8. Un diabète non pris en charge peut affecter plusieurs organes
Une glycémie élevée sur le long terme peut endommager les vaisseaux sanguins et les nerfs dans tout l’organisme ; c’est pourquoi le diabète a des répercussions bien au-delà du simple taux de glucose. Le CDC considère le diabète comme l’une des principales causes d’insuffisance rénale, d’amputations des membres inférieurs et de cécité chez les adultes aux États-Unis. Une prise en charge rigoureuse, comprenant des bilans de santé réguliers et une surveillance de la glycémie, réduit considérablement le risque de voir ces complications se développer au fil du temps.
9. Le diabète gestationnel augmente le risque futur
Le diabète gestationnel disparaît généralement de lui-même après l’accouchement, mais il a des répercussions durables sur les risques pour la santé à long terme. Le CDC souligne que les personnes ayant souffert de diabète gestationnel présentent un risque accru de développer un diabète de type 2 plus tard dans leur vie, et que leurs enfants sont également exposés à un risque plus élevé d’obésité et de diabète de type 2. Un suivi après la grossesse permet aux médecins de détecter rapidement toute variation de la glycémie, bien avant que celle-ci ne devienne un problème plus grave.
10. Le dépistage précoce influe sur les résultats
Le dépistage systématique du prédiabète ou du diabète à un stade précoce offre aux personnes une réelle opportunité de modifier leurs habitudes avant l’apparition de complications graves.
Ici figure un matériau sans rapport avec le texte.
**src/design/status_pkg.sv**
```systemverilog
// Shared constants and types for the instrument status register groups
package status_pkg;
  // Register word width of every group
  localparam int WORD_W = 16;
  // Reset value of every stored group register
  localparam logic [15:0] REG_RESET = 16'h0000;
  // Power group: three uncalibrated conditions in bits 2..0
  localparam logic [15:0] POWER_COND_MASK = 16'h0007;
  localparam logic [15:0] POWER_EVENT_MASK = 16'h0007;
  // Questionable group bit positions
  localparam int QUES_INDETERMINATE_BIT = 13;
  localparam int QUES_CALIBRATION_BIT = 8;
  localparam int QUES_POWER_BIT = 3;
  localparam logic [15:0] QUES_COND_MASK = 16'h2108;
  localparam logic [15:0] QUES_EVENT_MASK = 16'h2108;
  // Serial receiver error group: bits 8..1 are events only, bit 0 unused
  localparam int SERIAL_FIRST_BIT = 1;
  localparam int SERIAL_UNITS = 8;
  localparam logic [15:0] SERIAL_COND_MASK = 16'h0000;
  localparam logic [15:0] SERIAL_EVENT_MASK = 16'h01fe;
  // Register selected by a status command
  typedef enum logic [4:0] {
    REG_COND = 5'b00001,
    REG_RISE = 5'b00010,
    REG_FALL = 5'b00100,
    REG_EVENT = 5'b01000,
    REG_ENABLE = 5'b10000
  } reg_sel_e;
  // Group selected by a status command
  typedef enum logic [2:0] {
    GRP_POWER = 3'b001,
    GRP_QUES = 3'b010,
    GRP_SERIAL = 3'b100
  } group_sel_e;
endpackage

```
**src/design/group_if.sv**
```systemverilog
// Carrier between the command decoder and one status register group
interface group_if;
  logic wr;
  logic rd;
  status_pkg::reg_sel_e reg_sel;
  logic [15:0] wdata;
  logic clear;
  logic [15:0] cond;
  logic [15:0] set;
  logic [15:0] rdata;
  logic summary;
  modport group (input wr, rd, reg_sel, wdata, clear, cond, set, output rdata, summary);
  modport ctrl (output wr, rd, reg_sel, wdata, clear, cond, set, input rdata, summary);
endinterface

```
**src/design/status_group.sv**
```systemverilog
// One status register group: condition, transition filters, event and enable
module status_group #(
  parameter logic [15:0] COND_MASK = 16'h0000,
  parameter logic [15:0] EVENT_MASK = 16'h0000
) (
  // Clock and reset
  input wire logic clk_in,
  input wire logic rst_in,
  // Command and source side
  group_if.group bus
);
  logic [15:0] cond_prev;
  logic [15:0] rise_filt;
  logic [15:0] fall_filt;
  logic [15:0] event_bits;
  logic [15:0] enable_bits;
  logic [15:0] next_event;
  wire [15:0] cond_now;
  wire [15:0] rising;
  wire [15:0] falling;
  wire [15:0] hits;
  wire event_clear;
  wire wr_rise;
  wire wr_fall;
  wire wr_enable;
  wire [15:0] wmasked;

  // Only implemented bits ever hold a one, so bit 15 and unused bits read zero
  assign cond_now = bus.cond & COND_MASK;
  assign wmasked = bus.wdata & EVENT_MASK;
  // Edge detection against last cycle's condition, gated by the filters
  assign rising = cond_now & ~cond_prev & rise_filt;
  assign falling = ~cond_now & cond_prev & fall_filt;
  assign hits = (rising | falling | bus.set) & EVENT_MASK;
  // A query of the event register and the clear-status command both empty it
  assign event_clear = bus.clear | (bus.rd && bus.reg_sel == status_pkg::REG_EVENT);
  // A new hit in the clearing cycle survives the clear
  assign next_event = (event_bits & ~{16{event_clear}}) | hits;
  // Write decode
  assign wr_rise = bus.wr && bus.reg_sel == status_pkg::REG_RISE;
  assign wr_fall = bus.wr && bus.reg_sel == status_pkg::REG_FALL;
  assign wr_enable = bus.wr && bus.reg_sel == status_pkg::REG_ENABLE;
  // Read selection; condition reads do not disturb anything
  assign bus.rdata = (bus.reg_sel == status_pkg::REG_COND) ? cond_now :
                     (bus.reg_sel == status_pkg::REG_RISE) ? rise_filt :
                     (bus.reg_sel == status_pkg::REG_FALL) ? fall_filt :
                     (bus.reg_sel == status_pkg::REG_EVENT) ? event_bits :
                     (bus.reg_sel == status_pkg::REG_ENABLE) ? enable_bits : 16'h0000;
  // Summary is any enabled event
  assign bus.summary = |(event_bits & enable_bits);

  // Condition history and event latch
  always_ff @(posedge clk_in) begin
    if (rst_in) begin
      cond_prev <= status_pkg::REG_RESET;
      event_bits <= status_pkg::REG_RESET;
    end else begin
      cond_prev <= cond_now;
      event_bits <= next_event;
    end
  end

  // Filters and enable hold the last written integer; zero clears the enable
  always_ff @(posedge clk_in) begin
    if (rst_in) begin
      rise_filt <= status_pkg::REG_RESET;
      fall_filt <= status_pkg::REG_RESET;
      enable_bits <= status_pkg::REG_RESET;
    end else begin
      if (wr_rise) rise_filt <= wmasked;
      if (wr_fall) fall_filt <= wmasked;
      if (wr_enable) enable_bits <= wmasked;
    end
  end
endmodule

```
**src/design/status_register_groups.sv**
```systemverilog
// Top of the power, questionable and serial receiver error status groups
// Function
// Event register clears on query and clear-status
// Enable holds last written value, zero clears
// Rising and falling filters writable and readable
// Condition query returns present state, no clear
// Bit 15 and unused bits read zero
// Questionable bits 13, 8, 3 mapped
// Questionable summary drives status byte bit three
// Serial errors on bits 1-8, event only
// Serial summary reaches status byte bit zero
// Both upstream enables needed for serial report
// Serial errors captured only in power-up or self-test
// Filtered edges latch events; summary is enabled OR
module status_register_groups (
  // Clock and reset
  input wire logic clk_in,
  input wire logic rst_in,
  // Status command port
  input wire logic cmd_valid_in,
  input wire logic cmd_write_in,
  input wire logic [2:0] cmd_group_in,
  input wire logic [4:0] cmd_reg_in,
  input wire logic [15:0] cmd_data_in,
  input wire logic clear_status_in,
  // Monitored conditions
  input wire logic [2:0] power_uncal_in,
  input wire logic indeterminate_in,
  input wire logic calibration_summary_in,
  input wire logic [7:0] serial_error_in,
  input wire logic power_up_check_in,
  input wire logic self_test_active_in,
  // Enables held by the communicate and hardware 1 groups
  input wire logic comm_serial_enable_in,
  input wire logic hw1_comm_enable_in,
  // Query response
  output logic resp_valid_out,
  output logic [15:0] resp_data_out,
  // Summaries
  output logic power_summary_out,
  output logic questionable_summary_out,
  output logic serial_summary_out,
  output logic status_byte_serial_out
);
  // Place one level at a given bit of a status word
  function automatic logic [15:0] place_bit(input logic value, input int pos);
    logic [15:0] word;
    word = 16'h0000;
    word[pos] = value;
    return word;
  endfunction

  // Spread the unit error pulses onto their event bits, leaving bit 0 unused
  function automatic logic [15:0] place_units(input logic [7:0] units);
    logic [15:0] word;
    word = 16'h0000;
    for (int i = 0; i < status_pkg::SERIAL_UNITS; i++) begin
      word[i + status_pkg::SERIAL_FIRST_BIT] = units[i];
    end
    return word;
  endfunction

  // Exactly one bit set; zero and multi-bit codes count as no selection
  function automatic logic one_hot(input logic [4:0] code);
    logic seen;
    logic twice;
    seen = 1'b0;
    twice = 1'b0;
    for (int i = 0; i < 5; i++) begin
      twice = twice | (seen & code[i]);
      seen = seen | code[i];
    end
    return seen & ~twice;
  endfunction

  group_if power_bus();
  group_if ques_bus();
  group_if serial_bus();

  // Command decode nets
  wire cmd_read;
  wire cmd_wr;
  wire group_ok;
  wire reg_ok;
  wire sel_power;
  wire sel_ques;
  wire sel_serial;
  // Per-group strobes
  wire power_wr;
  wire power_rd;
  wire ques_wr;
  wire ques_rd;
  wire serial_wr;
  wire serial_rd;
  // Condition, capture and answer nets
  wire serial_capture;
  wire [7:0] serial_gated;
  wire [15:0] serial_set;
  wire [15:0] ques_cond;
  wire [15:0] selected_rdata;
  wire serial_upstream_ok;
  wire status_byte_serial;

  // Command decode; a group or register code that is not one-hot selects nothing
  assign cmd_read = cmd_valid_in & ~cmd_write_in;
  assign cmd_wr = cmd_valid_in & cmd_write_in;
  assign group_ok = one_hot({2'b00, cmd_group_in});
  assign reg_ok = one_hot(cmd_reg_in);
  assign sel_power = group_ok & (cmd_group_in == status_pkg::GRP_POWER);
  assign sel_ques = group_ok & (cmd_group_in == status_pkg::GRP_QUES);
  assign sel_serial = group_ok & (cmd_group_in == status_pkg::GRP_SERIAL);

  // Strobes need a legal register code, so a garbled command leaves every group untouched
  assign power_wr = cmd_wr & sel_power & reg_ok;
  assign power_rd = cmd_read & sel_power & reg_ok;
  assign ques_wr = cmd_wr & sel_ques & reg_ok;
  assign ques_rd = cmd_read & sel_ques & reg_ok;
  assign serial_wr = cmd_wr & sel_serial & reg_ok;
  assign serial_rd = cmd_read & sel_serial & reg_ok;

  // Power group wiring
  assign power_bus.wr = power_wr;
  assign power_bus.rd = power_rd;
  assign power_bus.reg_sel = status_pkg::reg_sel_e'(cmd_reg_in);
  assign power_bus.wdata = cmd_data_in;
  assign power_bus.clear = clear_status_in;
  assign power_bus.cond = {13'h0, power_uncal_in};
  assign power_bus.set = 16'h0000;

  // Questionable group: power summary uses the registered copy, one cycle late
  assign ques_cond = place_bit(indeterminate_in, status_pkg::QUES_INDETERMINATE_BIT) |
                     place_bit(calibration_summary_in, status_pkg::QUES_CALIBRATION_BIT) |
                     place_bit(power_summary_out, status_pkg::QUES_POWER_BIT);
  assign ques_bus.wr = ques_wr;
  assign ques_bus.rd = ques_rd;
  assign ques_bus.reg_sel = status_pkg::reg_sel_e'(cmd_reg_in);
  assign ques_bus.wdata = cmd_data_in;
  assign ques_bus.clear = clear_status_in;
  assign ques_bus.cond = ques_cond;
  assign ques_bus.set = 16'h0000;

  // Serial errors are pulses with no condition; outside the check windows they are dropped
  assign serial_capture = power_up_check_in | self_test_active_in;
  assign serial_gated = serial_error_in & {status_pkg::SERIAL_UNITS{serial_capture}};
  assign serial_set = place_units(serial_gated);
  assign serial_bus.wr = serial_wr;
  assign serial_bus.rd = serial_rd;
  assign serial_bus.reg_sel = status_pkg::reg_sel_e'(cmd_reg_in);
  assign serial_bus.wdata = cmd_data_in;
  assign serial_bus.clear = clear_status_in;
  assign serial_bus.cond = 16'h0000;
  assign serial_bus.set = serial_set;

  // Response mux
  assign selected_rdata = sel_power ? power_bus.rdata :
                          sel_ques ? ques_bus.rdata :
                          sel_serial ? serial_bus.rdata : 16'h0000;
  // Serial summary passes the communicate and hardware 1 enables on its way up
  assign serial_upstream_ok = comm_serial_enable_in & hw1_comm_enable_in;
  assign status_byte_serial = serial_bus.summary & serial_upstream_ok;

  // Power group instance
  status_group #(
    .COND_MASK(status_pkg::POWER_COND_MASK),
    .EVENT_MASK(status_pkg::POWER_EVENT_MASK)
  ) power_group (
    .clk_in(clk_in),
    .rst_in(rst_in),
    .bus(power_bus.group)
  );

  // Questionable group instance
  status_group #(
    .COND_MASK(status_pkg::QUES_COND_MASK),
    .EVENT_MASK(status_pkg::QUES_EVENT_MASK)
  ) ques_group (
    .clk_in(clk_in),
    .rst_in(rst_in),
    .bus(ques_bus.group)
  );

  // Serial receiver error group instance
  status_group #(
    .COND_MASK(status_pkg::SERIAL_COND_MASK),
    .EVENT_MASK(status_pkg::SERIAL_EVENT_MASK)
  ) serial_group (
    .clk_in(clk_in),
    .rst_in(rst_in),
    .bus(serial_bus.group)
  );

  // Query answer one cycle after the command; event value is the pre-clear one
  always_ff @(posedge clk_in) begin
    if (rst_in) begin
      resp_valid_out <= 1'b0;
      resp_data_out <= 16'h0000;
    end else begin
      resp_valid_out <= cmd_read;
      if (cmd_read) resp_data_out <= selected_rdata;
    end
  end

  // Power and questionable summaries; registered so every output comes straight from a flop
  always_ff @(posedge clk_in) begin
    if (rst_in) begin
      power_summary_out <= 1'b0;
      questionable_summary_out <= 1'b0;
    end else begin
      power_summary_out <= power_bus.summary;
      questionable_summary_out <= ques_bus.summary;
    end
  end

  // Serial summary and its status byte bit; both lag the event register by one cycle
  always_ff @(posedge clk_in) begin
    if (rst_in) begin
      serial_summary_out <= 1'b0;
      status_byte_serial_out <= 1'b0;
    end else begin
      serial_summary_out <= serial_bus.summary;
      status_byte_serial_out <= status_byte_serial;
    end
  end
endmodule

```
Les recommandations actualisées du CDC et de l’Association américaine du diabète préconisent désormais un dépistage dès l’âge de 35 ans pour la plupart des adultes, suivi d’un nouveau test tous les trois ans. Aborder la question du dépistage avec un médecin, plutôt que d’attendre l’apparition des symptômes, permet aux personnes d’être bien mieux à même de gérer leur santé de manière proactive.